Task - Count the lines below that contain the word "seeds". Give only the number.

☆ ☆ ☆ ☆ ☆ ☆ ☆

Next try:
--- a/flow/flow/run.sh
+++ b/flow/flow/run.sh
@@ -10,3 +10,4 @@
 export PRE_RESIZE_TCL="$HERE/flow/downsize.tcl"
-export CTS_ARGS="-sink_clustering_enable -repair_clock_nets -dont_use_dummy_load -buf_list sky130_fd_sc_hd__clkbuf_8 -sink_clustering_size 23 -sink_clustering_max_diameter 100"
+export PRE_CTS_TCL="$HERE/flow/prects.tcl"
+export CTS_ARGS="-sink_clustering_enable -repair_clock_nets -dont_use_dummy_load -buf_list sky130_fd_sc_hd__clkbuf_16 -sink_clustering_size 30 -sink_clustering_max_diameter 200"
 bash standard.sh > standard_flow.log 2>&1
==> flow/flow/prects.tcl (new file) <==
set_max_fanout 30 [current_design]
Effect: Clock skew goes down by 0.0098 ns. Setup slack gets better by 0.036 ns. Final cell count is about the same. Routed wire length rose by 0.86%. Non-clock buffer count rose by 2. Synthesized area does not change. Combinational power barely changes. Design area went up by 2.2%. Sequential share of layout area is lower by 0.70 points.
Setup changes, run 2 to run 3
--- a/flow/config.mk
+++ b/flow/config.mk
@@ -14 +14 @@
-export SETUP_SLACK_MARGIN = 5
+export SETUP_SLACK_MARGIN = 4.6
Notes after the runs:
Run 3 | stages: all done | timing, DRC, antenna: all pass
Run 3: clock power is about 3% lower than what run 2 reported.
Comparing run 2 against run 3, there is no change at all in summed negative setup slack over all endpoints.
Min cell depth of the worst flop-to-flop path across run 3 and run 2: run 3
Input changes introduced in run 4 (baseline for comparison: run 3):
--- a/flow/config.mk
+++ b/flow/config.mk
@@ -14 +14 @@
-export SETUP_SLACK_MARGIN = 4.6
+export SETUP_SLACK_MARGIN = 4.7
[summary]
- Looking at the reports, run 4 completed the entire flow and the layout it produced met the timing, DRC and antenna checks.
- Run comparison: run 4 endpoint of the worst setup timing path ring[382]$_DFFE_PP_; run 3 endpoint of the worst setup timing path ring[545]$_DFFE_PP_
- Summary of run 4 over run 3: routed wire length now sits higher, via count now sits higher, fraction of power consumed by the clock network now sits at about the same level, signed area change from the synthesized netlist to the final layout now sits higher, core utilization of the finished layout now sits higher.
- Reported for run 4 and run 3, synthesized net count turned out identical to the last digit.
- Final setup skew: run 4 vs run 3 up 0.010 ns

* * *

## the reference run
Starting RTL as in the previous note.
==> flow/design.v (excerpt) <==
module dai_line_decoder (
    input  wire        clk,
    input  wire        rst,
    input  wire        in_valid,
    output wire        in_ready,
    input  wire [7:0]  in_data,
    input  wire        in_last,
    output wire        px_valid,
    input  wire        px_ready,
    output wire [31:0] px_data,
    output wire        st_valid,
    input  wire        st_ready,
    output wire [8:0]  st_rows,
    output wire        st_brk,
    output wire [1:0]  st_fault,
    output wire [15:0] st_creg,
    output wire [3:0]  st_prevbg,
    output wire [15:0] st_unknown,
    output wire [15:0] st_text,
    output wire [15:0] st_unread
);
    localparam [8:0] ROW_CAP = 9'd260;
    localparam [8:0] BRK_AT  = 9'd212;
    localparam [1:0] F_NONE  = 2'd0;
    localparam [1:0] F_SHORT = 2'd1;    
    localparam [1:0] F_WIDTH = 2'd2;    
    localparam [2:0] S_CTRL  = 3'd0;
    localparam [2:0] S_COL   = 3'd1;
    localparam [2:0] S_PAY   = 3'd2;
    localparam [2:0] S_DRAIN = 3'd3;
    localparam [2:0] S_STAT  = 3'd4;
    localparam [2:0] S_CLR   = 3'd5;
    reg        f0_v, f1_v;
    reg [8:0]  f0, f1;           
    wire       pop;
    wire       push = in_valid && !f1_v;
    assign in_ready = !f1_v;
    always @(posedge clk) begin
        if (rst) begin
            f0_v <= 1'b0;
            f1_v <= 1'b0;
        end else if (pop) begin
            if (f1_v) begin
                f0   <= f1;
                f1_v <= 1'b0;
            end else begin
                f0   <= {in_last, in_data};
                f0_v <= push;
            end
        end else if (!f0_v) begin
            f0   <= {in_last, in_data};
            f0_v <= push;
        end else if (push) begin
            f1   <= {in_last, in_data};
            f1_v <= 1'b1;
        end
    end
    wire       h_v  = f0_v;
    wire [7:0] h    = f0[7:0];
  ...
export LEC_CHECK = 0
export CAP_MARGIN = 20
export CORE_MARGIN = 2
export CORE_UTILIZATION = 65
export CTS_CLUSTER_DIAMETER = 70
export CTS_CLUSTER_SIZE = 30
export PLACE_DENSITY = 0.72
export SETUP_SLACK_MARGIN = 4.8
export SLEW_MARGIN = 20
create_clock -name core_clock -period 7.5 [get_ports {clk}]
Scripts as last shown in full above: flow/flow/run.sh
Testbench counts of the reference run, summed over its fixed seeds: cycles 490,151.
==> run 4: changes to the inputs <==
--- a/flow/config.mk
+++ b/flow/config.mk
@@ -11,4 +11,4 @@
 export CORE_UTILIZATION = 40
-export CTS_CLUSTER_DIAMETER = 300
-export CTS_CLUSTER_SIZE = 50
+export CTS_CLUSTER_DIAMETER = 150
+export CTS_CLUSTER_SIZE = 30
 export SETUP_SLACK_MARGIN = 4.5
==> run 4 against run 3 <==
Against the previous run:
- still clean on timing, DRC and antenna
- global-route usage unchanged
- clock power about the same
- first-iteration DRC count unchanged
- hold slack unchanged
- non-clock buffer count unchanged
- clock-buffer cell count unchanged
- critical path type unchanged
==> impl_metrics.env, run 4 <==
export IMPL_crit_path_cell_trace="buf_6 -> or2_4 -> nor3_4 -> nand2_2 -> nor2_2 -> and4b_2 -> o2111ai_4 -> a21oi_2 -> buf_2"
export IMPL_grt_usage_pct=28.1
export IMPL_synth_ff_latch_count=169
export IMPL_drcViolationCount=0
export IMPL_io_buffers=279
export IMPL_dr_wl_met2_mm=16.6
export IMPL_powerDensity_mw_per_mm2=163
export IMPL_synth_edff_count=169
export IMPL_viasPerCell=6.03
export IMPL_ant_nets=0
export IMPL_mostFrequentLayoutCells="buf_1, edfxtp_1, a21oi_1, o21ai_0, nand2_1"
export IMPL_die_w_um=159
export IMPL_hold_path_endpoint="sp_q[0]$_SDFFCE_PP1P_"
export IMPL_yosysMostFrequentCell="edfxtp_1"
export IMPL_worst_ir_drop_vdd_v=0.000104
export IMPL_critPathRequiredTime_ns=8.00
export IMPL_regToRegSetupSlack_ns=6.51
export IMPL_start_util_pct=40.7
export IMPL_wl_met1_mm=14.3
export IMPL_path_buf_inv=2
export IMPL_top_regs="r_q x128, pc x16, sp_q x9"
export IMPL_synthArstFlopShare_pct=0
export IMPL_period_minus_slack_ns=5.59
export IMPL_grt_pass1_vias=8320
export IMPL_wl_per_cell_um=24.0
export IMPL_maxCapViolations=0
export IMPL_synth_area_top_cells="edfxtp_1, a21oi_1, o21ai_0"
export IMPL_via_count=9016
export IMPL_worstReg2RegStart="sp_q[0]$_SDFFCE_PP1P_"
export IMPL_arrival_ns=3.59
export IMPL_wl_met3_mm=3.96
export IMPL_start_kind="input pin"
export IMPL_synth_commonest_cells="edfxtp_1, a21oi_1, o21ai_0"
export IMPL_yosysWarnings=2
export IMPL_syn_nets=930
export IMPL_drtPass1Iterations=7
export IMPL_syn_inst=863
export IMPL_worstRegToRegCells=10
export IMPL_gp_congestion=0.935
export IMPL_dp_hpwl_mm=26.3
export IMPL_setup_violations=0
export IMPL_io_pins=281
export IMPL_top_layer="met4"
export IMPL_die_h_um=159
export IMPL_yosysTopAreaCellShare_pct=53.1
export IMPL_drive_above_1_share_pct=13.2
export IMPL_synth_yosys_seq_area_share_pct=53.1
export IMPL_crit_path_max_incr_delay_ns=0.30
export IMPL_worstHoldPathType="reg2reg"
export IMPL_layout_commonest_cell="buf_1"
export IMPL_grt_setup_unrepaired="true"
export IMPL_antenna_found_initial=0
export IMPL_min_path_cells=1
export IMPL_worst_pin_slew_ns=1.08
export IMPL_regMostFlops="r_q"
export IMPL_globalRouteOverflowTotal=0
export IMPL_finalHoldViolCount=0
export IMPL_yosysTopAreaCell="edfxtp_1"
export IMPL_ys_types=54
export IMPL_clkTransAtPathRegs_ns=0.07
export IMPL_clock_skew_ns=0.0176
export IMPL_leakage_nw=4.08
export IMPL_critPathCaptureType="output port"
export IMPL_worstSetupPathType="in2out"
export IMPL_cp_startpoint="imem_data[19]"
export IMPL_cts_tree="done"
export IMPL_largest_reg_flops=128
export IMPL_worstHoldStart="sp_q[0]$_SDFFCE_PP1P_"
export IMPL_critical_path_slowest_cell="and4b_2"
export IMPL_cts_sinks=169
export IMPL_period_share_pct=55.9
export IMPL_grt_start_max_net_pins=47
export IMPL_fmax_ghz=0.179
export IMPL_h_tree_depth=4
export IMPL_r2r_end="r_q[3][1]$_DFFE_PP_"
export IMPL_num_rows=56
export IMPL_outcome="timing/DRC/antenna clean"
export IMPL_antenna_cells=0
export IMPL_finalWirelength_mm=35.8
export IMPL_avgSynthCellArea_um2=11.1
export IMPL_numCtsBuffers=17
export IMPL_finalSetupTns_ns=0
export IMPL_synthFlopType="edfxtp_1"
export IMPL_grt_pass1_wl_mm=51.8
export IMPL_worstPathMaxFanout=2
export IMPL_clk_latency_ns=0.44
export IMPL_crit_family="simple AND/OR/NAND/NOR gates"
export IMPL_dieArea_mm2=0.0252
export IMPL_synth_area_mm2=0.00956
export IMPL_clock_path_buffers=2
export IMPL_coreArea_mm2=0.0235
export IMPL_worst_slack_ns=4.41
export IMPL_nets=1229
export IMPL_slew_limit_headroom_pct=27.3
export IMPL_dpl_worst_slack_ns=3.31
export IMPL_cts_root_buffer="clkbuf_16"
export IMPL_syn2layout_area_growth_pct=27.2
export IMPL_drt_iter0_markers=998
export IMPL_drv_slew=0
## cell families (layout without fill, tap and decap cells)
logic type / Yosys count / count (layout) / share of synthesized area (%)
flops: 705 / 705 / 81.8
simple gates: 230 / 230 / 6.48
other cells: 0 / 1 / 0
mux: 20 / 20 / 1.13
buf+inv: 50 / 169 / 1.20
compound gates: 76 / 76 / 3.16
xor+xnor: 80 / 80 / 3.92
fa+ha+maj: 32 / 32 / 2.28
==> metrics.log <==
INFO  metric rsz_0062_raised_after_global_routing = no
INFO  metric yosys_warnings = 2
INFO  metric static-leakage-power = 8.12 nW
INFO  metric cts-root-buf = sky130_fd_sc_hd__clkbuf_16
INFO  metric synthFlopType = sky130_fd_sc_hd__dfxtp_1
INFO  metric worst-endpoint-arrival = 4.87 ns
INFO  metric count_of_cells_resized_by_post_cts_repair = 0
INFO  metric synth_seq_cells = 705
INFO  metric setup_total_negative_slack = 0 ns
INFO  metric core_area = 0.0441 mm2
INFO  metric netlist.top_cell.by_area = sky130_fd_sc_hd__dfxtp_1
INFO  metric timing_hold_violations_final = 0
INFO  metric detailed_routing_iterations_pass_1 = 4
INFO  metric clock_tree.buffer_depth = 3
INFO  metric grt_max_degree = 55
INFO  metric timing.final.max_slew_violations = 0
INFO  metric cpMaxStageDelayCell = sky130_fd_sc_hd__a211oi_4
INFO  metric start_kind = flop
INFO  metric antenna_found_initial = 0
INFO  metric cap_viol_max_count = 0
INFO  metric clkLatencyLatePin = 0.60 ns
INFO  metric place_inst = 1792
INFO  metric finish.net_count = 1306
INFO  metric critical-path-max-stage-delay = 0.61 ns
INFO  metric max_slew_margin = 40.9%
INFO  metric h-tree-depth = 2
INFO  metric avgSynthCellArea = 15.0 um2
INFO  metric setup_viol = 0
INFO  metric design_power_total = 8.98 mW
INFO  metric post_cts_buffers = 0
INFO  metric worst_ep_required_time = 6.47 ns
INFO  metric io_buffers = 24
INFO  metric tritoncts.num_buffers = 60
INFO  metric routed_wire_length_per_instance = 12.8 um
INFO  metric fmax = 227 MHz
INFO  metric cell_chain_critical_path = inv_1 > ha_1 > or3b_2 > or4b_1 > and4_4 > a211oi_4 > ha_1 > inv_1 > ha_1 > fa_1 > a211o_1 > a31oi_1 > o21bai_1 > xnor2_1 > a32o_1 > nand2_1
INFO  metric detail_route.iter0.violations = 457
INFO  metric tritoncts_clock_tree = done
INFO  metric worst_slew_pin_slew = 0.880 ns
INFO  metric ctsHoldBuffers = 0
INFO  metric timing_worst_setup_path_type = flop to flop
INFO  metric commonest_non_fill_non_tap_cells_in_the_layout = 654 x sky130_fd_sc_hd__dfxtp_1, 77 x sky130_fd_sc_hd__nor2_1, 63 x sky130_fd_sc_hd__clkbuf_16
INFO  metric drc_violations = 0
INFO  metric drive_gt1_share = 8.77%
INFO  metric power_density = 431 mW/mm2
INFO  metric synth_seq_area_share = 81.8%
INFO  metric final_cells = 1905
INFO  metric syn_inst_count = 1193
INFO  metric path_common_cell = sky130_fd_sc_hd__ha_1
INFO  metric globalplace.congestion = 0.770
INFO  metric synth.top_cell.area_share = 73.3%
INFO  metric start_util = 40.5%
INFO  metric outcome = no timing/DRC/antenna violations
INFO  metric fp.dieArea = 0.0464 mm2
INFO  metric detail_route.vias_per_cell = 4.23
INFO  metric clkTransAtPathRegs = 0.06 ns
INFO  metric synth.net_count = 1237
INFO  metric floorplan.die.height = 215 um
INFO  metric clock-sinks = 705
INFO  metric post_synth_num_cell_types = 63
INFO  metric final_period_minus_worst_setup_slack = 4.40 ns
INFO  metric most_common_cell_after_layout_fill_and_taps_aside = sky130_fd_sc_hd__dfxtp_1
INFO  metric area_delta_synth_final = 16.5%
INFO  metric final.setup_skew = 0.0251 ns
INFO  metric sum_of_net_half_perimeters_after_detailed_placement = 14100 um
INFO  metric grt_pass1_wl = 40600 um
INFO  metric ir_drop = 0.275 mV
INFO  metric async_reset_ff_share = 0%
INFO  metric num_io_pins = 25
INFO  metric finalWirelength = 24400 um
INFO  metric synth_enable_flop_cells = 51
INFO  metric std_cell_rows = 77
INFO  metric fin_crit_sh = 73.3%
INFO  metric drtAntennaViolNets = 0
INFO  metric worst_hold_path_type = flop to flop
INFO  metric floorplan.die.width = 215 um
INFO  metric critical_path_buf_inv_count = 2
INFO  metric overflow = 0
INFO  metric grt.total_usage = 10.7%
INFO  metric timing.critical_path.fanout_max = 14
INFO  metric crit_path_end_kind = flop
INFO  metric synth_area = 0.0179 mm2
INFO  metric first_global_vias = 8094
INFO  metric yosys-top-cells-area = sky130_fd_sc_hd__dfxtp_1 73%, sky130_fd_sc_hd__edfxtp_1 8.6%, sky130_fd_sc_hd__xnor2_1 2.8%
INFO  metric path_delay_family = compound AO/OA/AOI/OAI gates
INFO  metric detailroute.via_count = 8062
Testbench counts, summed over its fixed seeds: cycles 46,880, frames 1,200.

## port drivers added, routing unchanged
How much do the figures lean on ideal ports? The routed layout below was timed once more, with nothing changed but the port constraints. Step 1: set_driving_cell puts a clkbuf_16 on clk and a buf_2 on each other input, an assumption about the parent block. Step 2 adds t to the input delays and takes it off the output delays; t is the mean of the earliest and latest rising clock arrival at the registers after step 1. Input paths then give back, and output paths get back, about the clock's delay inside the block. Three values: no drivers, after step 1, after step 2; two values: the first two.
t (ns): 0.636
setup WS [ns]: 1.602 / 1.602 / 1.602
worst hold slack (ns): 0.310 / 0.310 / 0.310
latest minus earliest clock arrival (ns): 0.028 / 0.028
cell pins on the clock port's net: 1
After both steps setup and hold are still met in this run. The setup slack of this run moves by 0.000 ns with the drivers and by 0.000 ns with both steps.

☆ ☆ ☆ ☆ ☆ ☆ ☆

Exercise result - 2